Llama - AshokBhat/ml GitHub Wiki
About
Models
Name | Release date | Parameters (in B) | Context length | Corpus size | Commercial viability? |
---|---|---|---|---|---|
Llama 4 (Maverick) | Apr, 25 | 17 (active), 400 (total), 128 experts | 1M (Instruct), 256K (pretrain) | 40T | Yes |
Llama 4 (Scout) | Apr, 25 | 17 (active), 109 (total), 16 experts | 10M (Instruct), 256K (pretrain) | 40T | Yes |
Llama 3.2 | Sep, 24 | 1, 3, 11, 90 | 128K | >15T | Yes |
Llama 3.1 | Jul, 24 | 8, 70, 405 | 128K | >15T | Yes |
Llama 3 | Apr, 24 | 8, 70 | 8K | 15T | Yes |
Llama 2 | Jul, 23 | 7, 13, 70 | 4K | 2T | Yes |
Llama | Feb, 23 | 7, 13, 33, 65 | 2K | 1–1.4T | No |
Llama 4 Key Features:
- Mixture-of-Experts (MoE) architecture (Maverick: 128 experts, Scout: 16 experts)
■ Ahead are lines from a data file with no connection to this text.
--- config.mk ---
export PLATFORM = sky130hd
export DESIGN_NAME = mem_arbiter
export DESIGN_NICKNAME = d
export VERILOG_FILES = /design/src/rtl/mem_arbiter_pkg.sv /design/src/rtl/mem_arbiter.sv
export SDC_FILE = /design/constraint.sdc
export NUM_CORES = 1
export LEC_CHECK = 0
export CAP_MARGIN = 20
export CORE_AREA = 2 2 107 109
export CTS_CLUSTER_SIZE = 20
export DETAILED_ROUTE_END_ITERATION = 16
export DIE_AREA = 0 0 109 111
export DONT_BUFFER_PORTS = 1
export PLACE_DENSITY_LB_ADDON = 0.15
export SLEW_MARGIN = 25
export SYNTH_ARGS = -nofsm -noshare
export SYNTH_HDL_FRONTEND = slang
export SYNTH_SLANG_ARGS = --single-unit
--- constraint.sdc ---
create_clock -name clk -period 2.55 [get_ports clk]
set_clock_uncertainty 0.1 [all_clocks]
set_input_delay 0.51 -clock clk [delete_from_list [all_inputs] [get_ports clk]]
set_output_delay 0.51 -clock clk [all_outputs]
set_load 0.005 [all_outputs]
--- src/rtl/mem_arbiter_pkg.sv ---
// Shared encodings for the fetch / load-store memory arbiter.
package mem_arbiter_pkg;

  localparam logic MEM_REQ_READ  = 1'b0;
  localparam logic MEM_REQ_WRITE = 1'b1;

  typedef enum logic [1:0] {
    ARB_IDLE = 2'd0,
    ARB_REQ  = 2'd1,
    ARB_RESP = 2'd2
  } arb_state_e;

  typedef enum logic {
    GRANT_FETCH = 1'b0,
    GRANT_DATA  = 1'b1
  } grant_e;

  // Two-way round robin: on contention the side that did not win last time goes.
  function automatic grant_e arb_rr2(input logic if_v, input logic d_v, input grant_e last);
    if (d_v && (!if_v || last == GRANT_FETCH)) return GRANT_DATA;
    return GRANT_FETCH;
  endfunction

endpackage

--- src/rtl/mem_arbiter.sv ---
// Single-outstanding arbiter sharing one memory port between fetch and load/store.
// Accept in IDLE, present the captured request in REQ, route the response in RESP.
module mem_arbiter
  import mem_arbiter_pkg::*;
#(
  parameter int ADDR_W = 32,
  parameter int DATA_W = 32
) (
  input  logic                  clk,
  input  logic                  rst,
  input  logic                  if_req_valid,
  input  logic [ADDR_W-1:0]     if_req_addr,
  output logic                  if_req_ready,
  output logic                  if_resp_valid,
  output logic [DATA_W-1:0]     if_resp_data,
  input  logic                  d_req_valid,
  input  logic                  d_req_write,
  input  logic [ADDR_W-1:0]     d_req_addr,
  input  logic [DATA_W-1:0]     d_req_wdata,
  input  logic [DATA_W/8-1:0]   d_req_wmask,
  output logic                  d_req_ready,
  output logic                  d_resp_valid,
  output logic [DATA_W-1:0]     d_resp_data,
  output logic                  mem_req_valid,
  output logic                  mem_req_write,
  output logic [ADDR_W-1:0]     mem_req_addr,
  output logic [DATA_W-1:0]     mem_req_wdata,
  output logic [DATA_W/8-1:0]   mem_req_wmask,
  input  logic                  mem_req_ready,
  input  logic                  mem_resp_valid,
  input  logic [DATA_W-1:0]     mem_resp_data,
  output logic                  stray_resp
);

  localparam int MASK_W = DATA_W / 8;

  arb_state_e          state_q;
  grant_e              last_grant_q;
  grant_e              owner_q;
  logic [ADDR_W-1:0]   addr_q;
  logic                write_q;
  logic [DATA_W-1:0]   wdata_q;
  logic [MASK_W-1:0]   wmask_q;
  logic                stray_q;

  grant_e grant;
  logic   idle;
  logic   if_accept;
  logic   d_accept;
  logic   resp_hit;

  // Gating with rst keeps the combinational outputs at 0 during reset.
  assign grant     = arb_rr2(if_req_valid, d_req_valid, last_grant_q);
  assign idle      = (state_q == ARB_IDLE) && !rst;
  assign if_accept = idle && if_req_valid && (grant == GRANT_FETCH);
  assign d_accept  = idle && d_req_valid && (grant == GRANT_DATA);
  assign resp_hit  = (state_q == ARB_RESP) && mem_resp_valid && !rst;

  assign if_req_ready  = if_accept;
  assign d_req_ready   = d_accept;
  assign if_resp_valid = resp_hit && (owner_q == GRANT_FETCH);
  assign d_resp_valid  = resp_hit && (owner_q == GRANT_DATA);
  assign if_resp_data  = if_resp_valid ? mem_resp_data : '0;
  assign d_resp_data   = d_resp_valid ? mem_resp_data : '0;

  assign mem_req_valid = (state_q == ARB_REQ);
  assign mem_req_write = write_q;
  assign mem_req_addr  = addr_q;
  assign mem_req_wdata = wdata_q;
  assign mem_req_wmask = wmask_q;
  assign stray_resp    = stray_q;

  always_ff @(posedge clk or posedge rst) begin
    if (rst) begin
      state_q      <= ARB_IDLE;
      last_grant_q <= GRANT_FETCH;
      owner_q      <= GRANT_FETCH;
      addr_q       <= '0;
      write_q      <= MEM_REQ_READ;
      wdata_q      <= '0;
      wmask_q      <= '0;
      stray_q      <= 1'b0;
    end else begin
      if (mem_resp_valid && state_q != ARB_RESP) stray_q <= 1'b1;
      case (state_q)
        ARB_IDLE: begin
          if (d_accept) begin
            addr_q       <= d_req_addr;
            write_q      <= d_req_write;
            wdata_q      <= d_req_wdata;
            wmask_q      <= d_req_wmask;
            owner_q      <= GRANT_DATA;
            last_grant_q <= GRANT_DATA;
            state_q      <= ARB_REQ;
          end else if (if_accept) begin
            addr_q       <= if_req_addr;
            write_q      <= MEM_REQ_READ;
            wdata_q      <= '0;
            wmask_q      <= '0;
            owner_q      <= GRANT_FETCH;
            last_grant_q <= GRANT_FETCH;
            state_q      <= ARB_REQ;
          end
        end
        ARB_REQ: begin
          if (mem_req_ready) state_q <= ARB_RESP;
        end
        ARB_RESP: begin
          if (mem_resp_valid) state_q <= ARB_IDLE;
        end
        default: state_q <= ARB_IDLE;
      endcase
    end
  end

endmodule
==> results of run 1 <==
-- layout by cell type, fill, tap and decap left out, types with 3 or more instances in the layout --
cell type / netlist / layout
a31oi_1: 33 / 33
and2_1: 64 / 64
buf_12: 0 / 3
clkbuf_16: 0 / 9
a21oi_1: 33 / 33
buf_4: 0 / 10
a22o_1: 37 / 37
nand3_1: 32 / 32
o21ai_0: 35 / 35
dfrtp_1: 73 / 73
-- path summary, 6_finish.rpt --
path | startpoint | end | slack, ns
min reg2reg | stray_resp | stray_resp | 0.42
max | state_q[0] | if_req_ready | 0.28
min in group clk | if_req_valid | owner_q | 0.18
max in group asynchronous | rst | mem_req_wdata[20] | 1.73
min | rst | mem_req_addr[9] | 0.002
max reg2reg | state_q[0] | mem_req_addr[13] | 0.61
-- final cells by class --
class,instances,area share
Sequential cell,73,0.455
Multi-Input combinational cell,250,0.387
Clock buffer,9,0.0561
Tap cell,143,0.0445
Timing Repair Buffer,13,0.0336
Clock inverter,7,0.0212
Inverter,3,0.00312
-- kinds of logic after synthesis --
logic type	after synthesis	share of synthesized area
DFF	73	0.512
buffers and inverters	42	0.0551
AOI/OAI and AO/OA	141	0.251
and+or+nand+nor	109	0.181
-- power by group through the flow --
stage / sequential [mW] / combinational [mW] / clock (mW)
after CTS: 2.17 / 1.10 / 1.37
after floorplan: 2.02 / 0.894 / 0
after global placement: 2.20 / 1.07 / 0
after detailed placement: 2.18 / 1.10 / 0
final: 2.17 / 1.08 / 1.33
after global routing: 2.24 / 1.23 / 1.43
-- metal layers --
metal | track usage | share of wire | vias to the layer above | wire, um
met5 | 0 | 0 | - | 0
met4 | 0.0470 | 0.012 | 0 | 128
met3 | 0.0717 | 0.11 | 10 | 1120
met2 | 0.276 | 0.49 | 167 | 5210
met1 | 0.214 | 0.39 | 1365 | 4080
li1 | - | - | 1286 | -
-- per-stage QoR --
stage	setup slack, ns	hold WS (ns)	instance area [um^2]	util	cells
finish	0.284	0.00166	4020	0.363	498
global route	0.196	0.0162	4020	0.363	498
CTS	0.259	0.0129	4020	0.363	498
detailed placement	0.538	0.370	3710	0.335	482
global placement	0.543	0.365	3710	0.335	482
floorplan	0.0867	0.351	3570	-	365
-- registers in the layout, indices dropped and copies added (netlist names) --
signal         count
owner_q            1
mem_req_addr      32
stray_resp         1
state_q            2
mem_req_write      1
mem_req_wmask      4
mem_req_wdata     32
-- worst register-to-register path, cell delays in order, from the launching register on --
cell	delay (ns)
dfrtp_1	0.44
or3_1	0.60
buf_4	0.30
o21ai_0	0.26
a31oi_1	0.13
==> impl_metrics.toml, run 1 <==
[final_layout]
multi_input_area_um2 = 1550
drive_above_1_share = 0.0958
fillCellCount = 1110
seqCellArea_um2 = 1830
diodes = 0
final_nets = 489
area_growth_pct = 12.6

[pwr]
power.leakage_nw = 1.66
clkPwrFrac = 0.290
p_comb_frac = 0.237
seqPwrFrac = 0.473
power_density_nw_per_um2 = 1140
vdd_drop_max_uv = 381
power.switching_mw = 1.64
p_int_mw = 2.94
fin_total_pwr_mw = 4.58
swShare = 0.359

[synthesis]
synth_seq_area_share = 0.512
synth_cell_types = 24
synthesis.nets = 504
synth_area_leaders = "dfrtp_1 51%, and2_1 11%, a22o_1 9.1%"
ys.flop_type = "dfrtp_1"
yosys.cell_count.top_type = "dfrtp_1"
synth_area_um2 = 3570
synth_area_leader_cell = "dfrtp_1"
synth_edf_count = 0
synth_cells = 365
ys_async_sr_fraction = 1.00
synth.avg_cell_area_um2 = 9.77
synth_common_cells = "73 x dfrtp_1, 64 x and2_1, 37 x a22o_1"
ys_seq_elements = 73
yosysWarnings = 0
synth_top_area_share = 0.512

[timing]
maxSlewViolCount = 0
fin_crit_sh = 0.888
tightest_slew_ns = 0.569
maxSlewHeadroom = 0.621
finalSetupViolations = 0
rsz0062_at_grt = "no"
fmax_ghz = 0.441
hold_viol = 0
fin_setup_tns_ns = 0
min_period_ns = 2.27

[clock_tree]
clk_pin_slew_ns = 0.06
cts.htree.levels = 3
cts_buffers = 9
cts_setup_buffers = 0
clk_latency_ns = 0.32
clk_path_buf_depth = 2
clock-root-buffer = "clkbuf_16"
cts_tree = "built"
clock-sinks = 73
cts_resized = 0
ctsHoldBuffers = 0

[drt]
wl_per_cell_um = 21.2
drt-pass1-iter-count = 5
vias_per_cell = 5.68
dr.first_iter.drc_count = 226
drc = 0
num_vias = 2828
drt_wl_total_um = 10500
ant_nets = 0

[floorplanning]
fp.dieArea_um2 = 12100
io-pin-count = 278
die_w_um = 109
initial_core_util = 0.322
die_h_um = 111
core_um2 = 11100
fp-row-count = 39

[setup_path]
cp.depth = 2
endpoint_kind = "primary output"
path_buf_inv = 0
critPathSlowestCell = "or3_1"
rr_worst_depth = 4
worstPathRequired_ns = 1.94
max_stage_delay_ns = 0.60
worstPathMaxFanout = 12
worst_ep_arrival_time_ns = 1.66
cpLargestDelayFamily = "simple AND/OR/NAND/NOR gates"
crit_type = "register to primary output"
path_cells = "or3_1 -> nor2_1"
critPathLaunchType = "register"

[global_routing]
grt_overflow = 0
grt_util_all_layers = 0.173
antenna_found_initial = 0
grt_max_degree = 69
grt_pass1_wl_um = 16300
grt_pass1_vias = 2882

[placed_design]
dp_hpwl_um = 7500
port_buffers = 0
routabilityCongestion = 0.774

[min_path]
hp-class = "input pin to asynchronous set/reset pin"

[outcome]
status = "complete, no violations"

[run]
cap_violations = 0
Note: power is estimated with default switching activity, not from simulation.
- Native multimodal input (text and images)
- Dramatically increased context length (up to 10 million tokens for Scout, 1 million for Maverick)
- Trained on 40 trillion tokens, supporting 200 languages (with special fine-tuning for 12 major languages)
- Designed for both high performance (Maverick) and efficient deployment (Scout, fits on a single server-grade GPU)